**TASK DETAILS**
Find the line with "compound gates,12,2.76" and the line with "u_sync_fb.q_o,1" in the entries below; output exactly those two lines, every line between them, and no others.

(Collected data)
◇ ◇ ◇ ◇

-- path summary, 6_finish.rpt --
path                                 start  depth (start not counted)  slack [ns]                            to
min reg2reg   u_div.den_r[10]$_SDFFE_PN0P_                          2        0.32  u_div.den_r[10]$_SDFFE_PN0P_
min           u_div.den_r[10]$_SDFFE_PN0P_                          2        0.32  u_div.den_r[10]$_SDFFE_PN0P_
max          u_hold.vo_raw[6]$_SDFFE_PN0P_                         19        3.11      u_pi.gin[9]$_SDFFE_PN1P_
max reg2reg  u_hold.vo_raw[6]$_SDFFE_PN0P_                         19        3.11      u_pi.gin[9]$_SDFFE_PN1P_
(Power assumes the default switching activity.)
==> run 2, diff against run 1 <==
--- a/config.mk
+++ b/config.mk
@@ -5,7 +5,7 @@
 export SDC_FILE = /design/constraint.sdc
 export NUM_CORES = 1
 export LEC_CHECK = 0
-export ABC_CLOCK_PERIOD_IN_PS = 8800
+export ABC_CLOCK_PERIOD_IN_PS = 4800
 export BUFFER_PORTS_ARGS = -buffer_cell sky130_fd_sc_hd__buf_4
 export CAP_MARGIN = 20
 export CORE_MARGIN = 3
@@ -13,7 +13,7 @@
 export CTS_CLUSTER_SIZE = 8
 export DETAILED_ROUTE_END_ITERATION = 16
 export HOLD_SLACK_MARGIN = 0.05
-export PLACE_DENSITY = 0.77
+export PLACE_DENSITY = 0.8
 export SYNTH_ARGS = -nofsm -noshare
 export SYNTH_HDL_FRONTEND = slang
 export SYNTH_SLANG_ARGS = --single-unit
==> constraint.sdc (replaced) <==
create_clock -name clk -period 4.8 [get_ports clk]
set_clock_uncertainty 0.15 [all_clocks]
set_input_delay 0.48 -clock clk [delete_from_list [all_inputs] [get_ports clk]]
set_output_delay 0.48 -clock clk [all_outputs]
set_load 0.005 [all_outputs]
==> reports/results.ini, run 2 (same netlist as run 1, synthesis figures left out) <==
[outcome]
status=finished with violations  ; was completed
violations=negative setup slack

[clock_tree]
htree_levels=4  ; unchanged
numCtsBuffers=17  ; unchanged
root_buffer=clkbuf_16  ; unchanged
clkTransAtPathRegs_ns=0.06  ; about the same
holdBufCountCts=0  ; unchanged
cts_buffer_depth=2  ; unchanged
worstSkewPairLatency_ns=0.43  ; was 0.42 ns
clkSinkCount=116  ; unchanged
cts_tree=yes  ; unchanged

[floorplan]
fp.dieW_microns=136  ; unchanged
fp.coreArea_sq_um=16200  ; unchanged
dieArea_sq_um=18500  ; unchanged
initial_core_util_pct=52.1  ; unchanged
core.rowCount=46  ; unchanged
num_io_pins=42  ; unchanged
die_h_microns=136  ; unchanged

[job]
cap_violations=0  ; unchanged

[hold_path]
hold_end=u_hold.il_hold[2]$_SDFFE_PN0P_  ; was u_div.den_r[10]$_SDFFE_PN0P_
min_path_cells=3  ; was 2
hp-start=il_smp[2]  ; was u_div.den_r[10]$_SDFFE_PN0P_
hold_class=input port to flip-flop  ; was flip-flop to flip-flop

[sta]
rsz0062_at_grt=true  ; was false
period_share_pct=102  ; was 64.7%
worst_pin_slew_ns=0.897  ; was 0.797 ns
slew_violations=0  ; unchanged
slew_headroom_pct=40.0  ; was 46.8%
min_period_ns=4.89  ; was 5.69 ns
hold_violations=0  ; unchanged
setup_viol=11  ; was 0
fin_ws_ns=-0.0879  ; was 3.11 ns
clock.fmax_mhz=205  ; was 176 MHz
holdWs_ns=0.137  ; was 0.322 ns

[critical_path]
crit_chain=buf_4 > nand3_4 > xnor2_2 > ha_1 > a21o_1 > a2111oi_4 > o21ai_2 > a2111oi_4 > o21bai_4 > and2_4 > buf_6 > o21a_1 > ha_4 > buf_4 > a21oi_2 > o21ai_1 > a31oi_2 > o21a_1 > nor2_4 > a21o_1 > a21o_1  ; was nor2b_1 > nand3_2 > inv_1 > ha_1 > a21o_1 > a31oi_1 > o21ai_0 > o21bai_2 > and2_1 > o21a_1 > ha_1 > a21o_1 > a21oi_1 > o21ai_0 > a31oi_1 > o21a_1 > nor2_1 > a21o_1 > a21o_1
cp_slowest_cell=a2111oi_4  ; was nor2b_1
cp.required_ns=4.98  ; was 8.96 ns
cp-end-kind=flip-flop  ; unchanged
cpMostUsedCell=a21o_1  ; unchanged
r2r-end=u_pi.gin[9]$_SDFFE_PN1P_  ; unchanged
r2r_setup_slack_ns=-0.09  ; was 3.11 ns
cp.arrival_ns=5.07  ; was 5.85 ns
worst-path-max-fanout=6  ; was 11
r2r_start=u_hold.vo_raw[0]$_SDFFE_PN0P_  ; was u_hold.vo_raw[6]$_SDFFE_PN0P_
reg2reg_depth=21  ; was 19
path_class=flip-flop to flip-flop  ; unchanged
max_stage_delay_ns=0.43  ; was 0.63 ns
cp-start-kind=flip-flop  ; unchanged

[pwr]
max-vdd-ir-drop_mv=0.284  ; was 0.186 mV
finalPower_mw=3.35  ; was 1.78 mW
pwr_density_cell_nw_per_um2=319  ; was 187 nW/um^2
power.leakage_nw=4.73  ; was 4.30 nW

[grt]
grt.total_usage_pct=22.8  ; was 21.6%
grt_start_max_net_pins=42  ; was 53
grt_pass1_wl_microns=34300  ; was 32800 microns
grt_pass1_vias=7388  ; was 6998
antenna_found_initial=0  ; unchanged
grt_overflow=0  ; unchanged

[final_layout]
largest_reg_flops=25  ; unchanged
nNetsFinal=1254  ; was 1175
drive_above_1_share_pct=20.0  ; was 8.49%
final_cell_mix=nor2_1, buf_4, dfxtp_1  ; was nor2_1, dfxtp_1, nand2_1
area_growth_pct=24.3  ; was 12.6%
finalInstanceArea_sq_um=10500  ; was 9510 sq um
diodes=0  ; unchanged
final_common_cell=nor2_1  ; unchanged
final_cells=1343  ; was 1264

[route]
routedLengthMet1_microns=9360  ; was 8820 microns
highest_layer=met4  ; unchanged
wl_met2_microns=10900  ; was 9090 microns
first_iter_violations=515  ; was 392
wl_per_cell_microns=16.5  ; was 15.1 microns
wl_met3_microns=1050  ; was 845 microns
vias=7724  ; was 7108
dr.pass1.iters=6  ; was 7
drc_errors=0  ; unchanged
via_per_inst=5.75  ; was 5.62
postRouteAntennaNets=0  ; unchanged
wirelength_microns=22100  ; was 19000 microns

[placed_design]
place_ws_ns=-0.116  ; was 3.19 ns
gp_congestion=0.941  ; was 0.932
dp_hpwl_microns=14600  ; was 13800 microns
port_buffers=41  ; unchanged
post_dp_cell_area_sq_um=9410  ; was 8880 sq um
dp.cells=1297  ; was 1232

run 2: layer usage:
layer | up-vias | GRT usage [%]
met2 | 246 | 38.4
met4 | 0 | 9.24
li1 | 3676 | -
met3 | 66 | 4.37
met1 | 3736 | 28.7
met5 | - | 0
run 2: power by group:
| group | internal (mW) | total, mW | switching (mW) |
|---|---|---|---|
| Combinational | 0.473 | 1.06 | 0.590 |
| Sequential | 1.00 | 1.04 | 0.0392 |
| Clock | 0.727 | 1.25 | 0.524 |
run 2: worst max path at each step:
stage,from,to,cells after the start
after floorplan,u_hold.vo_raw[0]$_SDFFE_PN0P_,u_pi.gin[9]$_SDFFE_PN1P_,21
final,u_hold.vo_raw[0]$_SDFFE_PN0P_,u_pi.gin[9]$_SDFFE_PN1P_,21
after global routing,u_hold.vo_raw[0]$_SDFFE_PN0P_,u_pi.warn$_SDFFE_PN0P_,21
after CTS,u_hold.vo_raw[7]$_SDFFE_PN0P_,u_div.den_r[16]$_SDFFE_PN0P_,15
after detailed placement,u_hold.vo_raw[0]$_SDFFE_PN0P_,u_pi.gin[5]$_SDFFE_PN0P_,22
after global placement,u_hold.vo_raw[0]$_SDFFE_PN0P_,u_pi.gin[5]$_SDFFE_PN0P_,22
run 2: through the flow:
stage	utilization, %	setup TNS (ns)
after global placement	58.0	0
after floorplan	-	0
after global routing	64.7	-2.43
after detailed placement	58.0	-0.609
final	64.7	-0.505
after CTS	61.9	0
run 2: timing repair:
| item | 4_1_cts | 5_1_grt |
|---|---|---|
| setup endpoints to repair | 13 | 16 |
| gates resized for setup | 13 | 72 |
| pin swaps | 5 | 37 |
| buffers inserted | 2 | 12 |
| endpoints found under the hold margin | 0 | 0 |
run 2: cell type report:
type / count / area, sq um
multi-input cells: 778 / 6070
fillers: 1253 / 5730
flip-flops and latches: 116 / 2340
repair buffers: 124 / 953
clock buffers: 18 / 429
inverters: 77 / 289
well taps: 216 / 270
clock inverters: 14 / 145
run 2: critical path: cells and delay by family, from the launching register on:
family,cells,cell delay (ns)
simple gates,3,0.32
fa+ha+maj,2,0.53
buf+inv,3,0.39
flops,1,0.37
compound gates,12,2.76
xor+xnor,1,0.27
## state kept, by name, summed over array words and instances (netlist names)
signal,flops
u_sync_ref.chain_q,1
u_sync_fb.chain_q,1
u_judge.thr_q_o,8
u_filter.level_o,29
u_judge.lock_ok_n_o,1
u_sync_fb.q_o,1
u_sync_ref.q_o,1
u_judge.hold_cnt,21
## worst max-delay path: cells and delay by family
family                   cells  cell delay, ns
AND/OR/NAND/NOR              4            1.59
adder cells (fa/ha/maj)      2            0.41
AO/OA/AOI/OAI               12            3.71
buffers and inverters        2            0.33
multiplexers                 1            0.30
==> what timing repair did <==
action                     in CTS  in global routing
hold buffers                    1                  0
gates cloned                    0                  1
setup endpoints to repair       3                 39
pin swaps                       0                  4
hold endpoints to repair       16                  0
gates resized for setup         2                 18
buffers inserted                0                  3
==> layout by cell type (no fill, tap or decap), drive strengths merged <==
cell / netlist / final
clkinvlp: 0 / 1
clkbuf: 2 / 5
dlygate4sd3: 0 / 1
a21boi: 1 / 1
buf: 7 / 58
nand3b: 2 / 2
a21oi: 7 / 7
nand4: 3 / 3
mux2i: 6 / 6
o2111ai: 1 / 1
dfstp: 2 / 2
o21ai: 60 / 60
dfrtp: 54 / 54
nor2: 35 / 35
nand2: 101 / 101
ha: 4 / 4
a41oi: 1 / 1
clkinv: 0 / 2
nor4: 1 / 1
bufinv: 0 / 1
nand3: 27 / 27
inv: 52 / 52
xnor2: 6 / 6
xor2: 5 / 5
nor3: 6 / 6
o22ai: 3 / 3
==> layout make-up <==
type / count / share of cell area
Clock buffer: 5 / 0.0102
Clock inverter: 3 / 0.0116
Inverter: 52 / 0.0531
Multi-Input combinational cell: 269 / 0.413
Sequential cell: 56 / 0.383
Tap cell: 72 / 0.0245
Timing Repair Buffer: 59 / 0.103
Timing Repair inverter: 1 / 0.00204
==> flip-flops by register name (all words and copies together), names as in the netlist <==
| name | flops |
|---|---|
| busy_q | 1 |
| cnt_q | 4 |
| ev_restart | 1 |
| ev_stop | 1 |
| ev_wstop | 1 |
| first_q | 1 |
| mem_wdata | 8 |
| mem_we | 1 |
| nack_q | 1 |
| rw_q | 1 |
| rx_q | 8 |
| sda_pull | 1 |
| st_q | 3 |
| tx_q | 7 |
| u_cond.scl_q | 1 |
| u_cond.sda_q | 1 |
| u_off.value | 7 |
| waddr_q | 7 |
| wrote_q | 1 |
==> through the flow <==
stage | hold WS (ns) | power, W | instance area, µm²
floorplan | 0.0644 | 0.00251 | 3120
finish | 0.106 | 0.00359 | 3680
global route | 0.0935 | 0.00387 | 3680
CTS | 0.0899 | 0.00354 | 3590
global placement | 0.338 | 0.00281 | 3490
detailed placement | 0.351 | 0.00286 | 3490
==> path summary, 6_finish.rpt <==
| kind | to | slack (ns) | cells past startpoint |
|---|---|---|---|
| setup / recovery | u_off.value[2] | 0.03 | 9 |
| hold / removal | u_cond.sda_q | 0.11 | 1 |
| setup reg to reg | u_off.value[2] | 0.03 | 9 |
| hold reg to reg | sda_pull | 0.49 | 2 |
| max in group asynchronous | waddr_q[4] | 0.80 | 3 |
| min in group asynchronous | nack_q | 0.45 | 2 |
File: src/rtl/mdio_ctrl.sv
module mdio_ctrl
  import mdio_pkg::*;
#(
  parameter int DATA_W = 16
) (
  input  logic              clk,
  input  logic              rstN,
  input  logic              regSel,
  input  logic              regWr,
  input  logic [31:0]       regWdata,
  output logic [31:0]       regRdata,
  input  logic              dpDone,
  input  logic [DATA_W-1:0] capData,
  output mdioStrobe_t       stb
);
  localparam logic [31:0] CMD_MASK = 32'h03FF_0F0E;

  typedef enum logic [1:0] {S_IDLE, S_ADDR, S_XFER, S_DUMMY} seqState_t;

  seqState_t   state;
  logic [31:0] cmdQ, dataQ;
  mdioStrobe_t stbQ;
  logic        busy;

  assign busy = (state != S_IDLE);

  function automatic logic [FRAME_W-1:0] mkFrame(
    input logic [1:0] st, input logic [1:0] op, input logic [4:0] phy,
    input logic [4:0] fld, input logic [15:0] word);
    return {st, op, phy, fld, 2'b10, word};
  endfunction

  always_ff @(posedge clk) begin
    if (!rstN) begin
      state <= S_IDLE; cmdQ <= '0; dataQ <= '0; stbQ <= '0;
    end else begin
      stbQ.start <= 1'b0;
      case (state)
        S_IDLE: if (regWr) begin
          if (regSel) begin
            dataQ <= regWdata;
          end else begin
            cmdQ         <= regWdata & CMD_MASK;
            stbQ.start   <= 1'b1;
            stbQ.clkSel  <= regWdata[11:8];
            stbQ.isDummy <= !regWdata[0];
            stbQ.isRead  <= regWdata[0] && !regWdata[1] && regWdata[3];
            if (!regWdata[0]) begin
              stbQ.frame <= '0;
              state      <= S_DUMMY;
            end else if (regWdata[1]) begin
              stbQ.frame <= mkFrame(2'b00, 2'b00, regWdata[25:21], regWdata[20:16], dataQ[31:16]);
              state      <= S_ADDR;
            end else begin
              stbQ.frame <= mkFrame(2'b01, regWdata[3] ? 2'b10 : 2'b01, regWdata[25:21],
                                    regWdata[20:16], dataQ[15:0]);
              state      <= S_XFER;
            end
          end
        end
        S_ADDR: if (dpDone) begin
          stbQ.start  <= 1'b1;
          stbQ.isRead <= cmdQ[3];
          stbQ.frame  <= mkFrame(2'b00, cmdQ[3] ? 2'b11 : 2'b01, cmdQ[25:21], cmdQ[20:16],
                                 dataQ[15:0]);
          state       <= S_XFER;
        end
        S_XFER: if (dpDone) begin
          if (cmdQ[3]) dataQ[DATA_W-1:0] <= capData;
          state <= S_IDLE;
        end
        default: if (dpDone) state <= S_IDLE;
      endcase
    end
  end

  assign stb      = stbQ;
  assign regRdata = regSel ? dataQ : {cmdQ[31:1], busy};

  // command fields frozen while a transaction runs
  p_cmd_frozen_r6: assert property (@(posedge clk) disable iff (!rstN)
    busy |=> $stable(cmdQ));
  // data register only changes by read capture while busy
  p_data_frozen_r6: assert property (@(posedge clk) disable iff (!rstN)
    (busy && !(state == S_XFER && dpDone)) |=> $stable(dataQ));
  // completion of the final frame clears busy
  p_done_clears_r1: assert property (@(posedge clk) disable iff (!rstN)
    (dpDone && state != S_ADDR) |=> !busy);
  // launch strobes are single-cycle pulses
  p_single_start_r5: assert property (@(posedge clk) disable iff (!rstN)
    stbQ.start |=> !stbQ.start);

endmodule
**src/rtl/bcs_pkg.sv**
```systemverilog
// Package: shared codes for the burst column sequencer.
// Assumes a 3-bit burst length code and a 2-bit organisation code.
package bcs_pkg;

    localparam int BL_CODE_W = 3;
    localparam int ORG_W     = 2;

    typedef enum logic [BL_CODE_W-1:0] {
        BL_1    = 3'd0,
        BL_2    = 3'd1,
        BL_4    = 3'd2,
        BL_8    = 3'd3,
        BL_PAGE = 3'd7
    } bl_code_e;

    typedef enum logic [ORG_W-1:0] {
        ORG_WIDE   = 2'd0,
        ORG_MID    = 2'd1,
        ORG_NARROW = 2'd2
    } org_code_e;

endpackage

```
**src/rtl/bcs_mode_decode.sv**
```systemverilog
// Module: bcs_mode_decode
// Turns the length and organisation codes into masks. It produces:
//   org_mask_o - the column bits used by the organisation
//   blk_mask_o - the low bits that move within a burst
//   last_idx_o - the beat index of the final beat (fixed bursts)
//   full_page_o - the burst runs over the whole row
// Assumes COL_W >= 5, so that the two narrowings still leave the 8-beat block.
module bcs_mode_decode #(
    parameter int COL_W = 10
) (
    input  logic [bcs_pkg::BL_CODE_W-1:0] bl_code_i,
    input  logic [bcs_pkg::ORG_W-1:0]     org_i,
    output logic [COL_W-1:0]              org_mask_o,
    output logic [COL_W-1:0]              blk_mask_o,
    output logic [COL_W-1:0]              last_idx_o,
    output logic                          full_page_o
);
    import bcs_pkg::*;

    localparam logic [COL_W-1:0] ALL_ONES = '1;
    localparam logic [COL_W-1:0] MASK_BL2 = COL_W'(1);
    localparam logic [COL_W-1:0] MASK_BL4 = COL_W'(3);
    localparam logic [COL_W-1:0] MASK_BL8 = COL_W'(7);

    // Column bits the selected organisation keeps.
    always_comb begin
        case (org_i)
            ORG_WIDE: org_mask_o = ALL_ONES;
            ORG_MID:  org_mask_o = ALL_ONES >> 1;
            default:  org_mask_o = ALL_ONES >> 2;
        endcase
    end

    // Moving bits and final beat index per length code; reserved codes give one beat.
    always_comb begin
        full_page_o = 1'b0;
        case (bl_code_i)
            BL_2:    blk_mask_o = MASK_BL2;
            BL_4:    blk_mask_o = MASK_BL4;
            BL_8:    blk_mask_o = MASK_BL8;
            BL_PAGE: begin
                blk_mask_o  = org_mask_o;
                full_page_o = 1'b1;
            end
            default: blk_mask_o = '0;
        endcase
        last_idx_o = full_page_o ? '0 : blk_mask_o;
    end

endmodule

```
**src/rtl/bcs_beat_ctrl.sv**
```systemverilog
// Module: bcs_beat_ctrl
// Tracks the burst state: valid flag, beat index, last flag.
// A start wins over continuation and over stop. A fixed burst ends after
// its last beat. A full-page burst ends only on stop.
module bcs_beat_ctrl #(
    parameter int COL_W = 10
) (
    input  logic             clk,
    input  logic             rst_n,
    input  logic             start_i,
    input  logic             stop_i,
    input  logic [COL_W-1:0] last_idx_i,
    input  logic             full_page_i,
    output logic             vld_o,
    output logic             last_o,
    output logic             load_o,
    output logic             step_o,
    output logic [COL_W-1:0] idx_next_o
);
    localparam logic [COL_W-1:0] ONE = COL_W'(1);

    logic [COL_W-1:0] idx_q;
    logic [COL_W-1:0] last_idx_q;
    logic             fp_q;
    logic [COL_W-1:0] idx_inc;

    // Next-beat decisions from the current state.
    always_comb begin
        idx_inc    = idx_q + ONE;
        load_o     = start_i;
        step_o     = !start_i && vld_o && !last_o && !stop_i;
        idx_next_o = load_o ? '0 : idx_inc;
    end

    // Burst state register.
    always_ff @(posedge clk) begin
        if (!rst_n) begin
            vld_o      <= 1'b0;
            last_o     <= 1'b0;
            idx_q      <= '0;
            last_idx_q <= '0;
            fp_q       <= 1'b0;
        end else if (load_o) begin
            vld_o      <= 1'b1;
            idx_q      <= '0;
            last_idx_q <= last_idx_i;
            fp_q       <= full_page_i;
            last_o     <= !full_page_i && (last_idx_i == '0);
        end else if (step_o) begin
            idx_q  <= idx_inc;
            last_o <= !fp_q && (idx_inc == last_idx_q);
        end else begin
            vld_o  <= 1'b0;
            last_o <= 1'b0;
        end
    end

endmodule

```
**src/rtl/bcs_addr_gen.sv**
```systemverilog
// Module: bcs_addr_gen
// Combinational column for beat idx_i of a burst starting at base_i.
// Bits outside blk_mask_i are kept; the bits inside it either add the
// index or XOR it. A full-page burst always adds. The result is clipped
// to the organisation mask. Assumes base_i is already clipped.
module bcs_addr_gen #(
    parameter int COL_W = 10
) (
    input  logic [COL_W-1:0] base_i,
    input  logic [COL_W-1:0] idx_i,
    input  logic [COL_W-1:0] blk_mask_i,
    input  logic [COL_W-1:0] org_mask_i,
    input  logic             interleave_i,
    input  logic             full_page_i,
    output logic [COL_W-1:0] col_o
);
    logic [COL_W-1:0] sum;
    logic [COL_W-1:0] xr;
    logic [COL_W-1:0] low;

    // Pick the moving part and merge it with the fixed upper bits.
    always_comb begin
        sum   = base_i + idx_i;
        xr    = base_i ^ idx_i;
        low   = (interleave_i && !full_page_i) ? xr : sum;
        col_o = ((base_i & ~blk_mask_i) | (low & blk_mask_i)) & org_mask_i;
    end

endmodule

```
**src/rtl/burst_col_seq.sv**
```systemverilog
// Module: burst_col_seq (top)
// Emits one column address per clock for an SDRAM burst. Mode inputs are
// captured with start_i, and the outputs are registered: beat 0 appears the
// cycle after the start edge. Assumes a synchronous active-low reset.
module burst_col_seq #(
    parameter int COL_W = 10
) (
    input  logic                          clk,
    input  logic                          rst_n,
    input  logic                          start_i,
    input  logic [COL_W-1:0]              start_col_i,
    input  logic [bcs_pkg::BL_CODE_W-1:0] bl_code_i,
    input  logic                          interleave_i,
    input  logic [bcs_pkg::ORG_W-1:0]     org_i,
    input  logic                          stop_i,
    output logic [COL_W-1:0]              col_o,
    output logic                          beat_vld_o,
    output logic                          last_o
);
    logic [COL_W-1:0] org_mask_live, blk_mask_live, last_idx_live;
    logic             fp_live;
    logic [COL_W-1:0] base_q, blk_q, orgm_q;
    logic             ilv_q, fp_q;
    logic             load, step;
    logic [COL_W-1:0] idx_next;
    logic [COL_W-1:0] base_sel, blk_sel, orgm_sel, col_next;
    logic             ilv_sel, fp_sel;

    bcs_mode_decode #(.COL_W(COL_W)) dec_i (
        .bl_code_i   (bl_code_i),
        .org_i       (org_i),
        .org_mask_o  (org_mask_live),
        .blk_mask_o  (blk_mask_live),
        .last_idx_o  (last_idx_live),
        .full_page_o (fp_live)
    );

    bcs_beat_ctrl #(.COL_W(COL_W)) ctrl_i (
        .clk         (clk),
        .rst_n       (rst_n),
        .start_i     (start_i),
        .stop_i      (stop_i),
        .last_idx_i  (last_idx_live),
        .full_page_i (fp_live),
        .vld_o       (beat_vld_o),
        .last_o      (last_o),
        .load_o      (load),
        .step_o      (step),
        .idx_next_o  (idx_next)
    );

    // Use the live mode on a start, otherwise the captured one.
    always_comb begin
        base_sel = load ? (start_col_i & org_mask_live) : base_q;
        blk_sel  = load ? blk_mask_live : blk_q;
        orgm_sel = load ? org_mask_live : orgm_q;
        ilv_sel  = load ? interleave_i  : ilv_q;
        fp_sel   = load ? fp_live       : fp_q;
    end

    bcs_addr_gen #(.COL_W(COL_W)) addr_i (
        .base_i       (base_sel),
        .idx_i        (idx_next),
        .blk_mask_i   (blk_sel),
        .org_mask_i   (orgm_sel),
        .interleave_i (ilv_sel),
        .full_page_i  (fp_sel),
        .col_o        (col_next)
    );

    // Capture the burst's mode on a start.
    always_ff @(posedge clk) begin
        if (!rst_n) begin
            base_q <= '0;
            blk_q  <= '0;
            orgm_q <= '0;
            ilv_q  <= 1'b0;
            fp_q   <= 1'b0;
        end else if (load) begin
            base_q <= base_sel;
            blk_q  <= blk_sel;
            orgm_q <= orgm_sel;
            ilv_q  <= ilv_sel;
            fp_q   <= fp_sel;
        end
    end

    // Column output register; holds its value between bursts.
    always_ff @(posedge clk) begin
        if (!rst_n) begin
            col_o <= '0;
        end else if (load || step) begin
            col_o <= col_next;
        end
    end

endmodule

```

◇ ◇ ◇ ◇

**EXPECTED OUTPUT**
compound gates,12,2.76
xor+xnor,1,0.27
## state kept, by name, summed over array words and instances (netlist names)
signal,flops
u_sync_ref.chain_q,1
u_sync_fb.chain_q,1
u_judge.thr_q_o,8
u_filter.level_o,29
u_judge.lock_ok_n_o,1
u_sync_fb.q_o,1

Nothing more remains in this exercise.